Collected data:
### config.mk
export PLATFORM = sky130hd
export DESIGN_NAME = vpps_seq
export DESIGN_NICKNAME = d
export VERILOG_FILES = /design/src/hdl/vpps_pkg.sv /design/src/hdl/vpps_seq.sv
export SDC_FILE = /design/constraint.sdc
export NUM_CORES = 1
export LEC_CHECK = 0
export BUFFER_PORTS_ARGS = -buffer_cell sky130_fd_sc_hd__buf_2
export CAP_MARGIN = 20
export CORE_UTILIZATION = 51
export DETAILED_ROUTE_END_ITERATION = 10
export PLACE_DENSITY = 0.76
export SLEW_MARGIN = 20
export SYNTH_ARGS = -nofsm -noshare
export SYNTH_HDL_FRONTEND = slang
export SYNTH_SLANG_ARGS = --single-unit
### constraint.sdc
create_clock -name aclk -period 2.6 [get_ports aclk]
set_clock_uncertainty 0.1 [all_clocks]
set_input_delay 0.39 -clock aclk [delete_from_list [all_inputs] [get_ports aclk]]
set_output_delay 0.39 -clock aclk [all_outputs]
set_load 0.02 [all_outputs]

WHAT YOU WILL DO => Print all the entries exactly as written.

PROBLEM SOLUTION =>
### config.mk
export PLATFORM = sky130hd
export DESIGN_NAME = vpps_seq
export DESIGN_NICKNAME = d
export VERILOG_FILES = /design/src/hdl/vpps_pkg.sv /design/src/hdl/vpps_seq.sv
export SDC_FILE = /design/constraint.sdc
export NUM_CORES = 1
export LEC_CHECK = 0
export BUFFER_PORTS_ARGS = -buffer_cell sky130_fd_sc_hd__buf_2
export CAP_MARGIN = 20
export CORE_UTILIZATION = 51
export DETAILED_ROUTE_END_ITERATION = 10
export PLACE_DENSITY = 0.76
export SLEW_MARGIN = 20
export SYNTH_ARGS = -nofsm -noshare
export SYNTH_HDL_FRONTEND = slang
export SYNTH_SLANG_ARGS = --single-unit
### constraint.sdc
create_clock -name aclk -period 2.6 [get_ports aclk]
set_clock_uncertainty 0.1 [all_clocks]
set_input_delay 0.39 -clock aclk [delete_from_list [all_inputs] [get_ports aclk]]
set_output_delay 0.39 -clock aclk [all_outputs]
set_load 0.02 [all_outputs]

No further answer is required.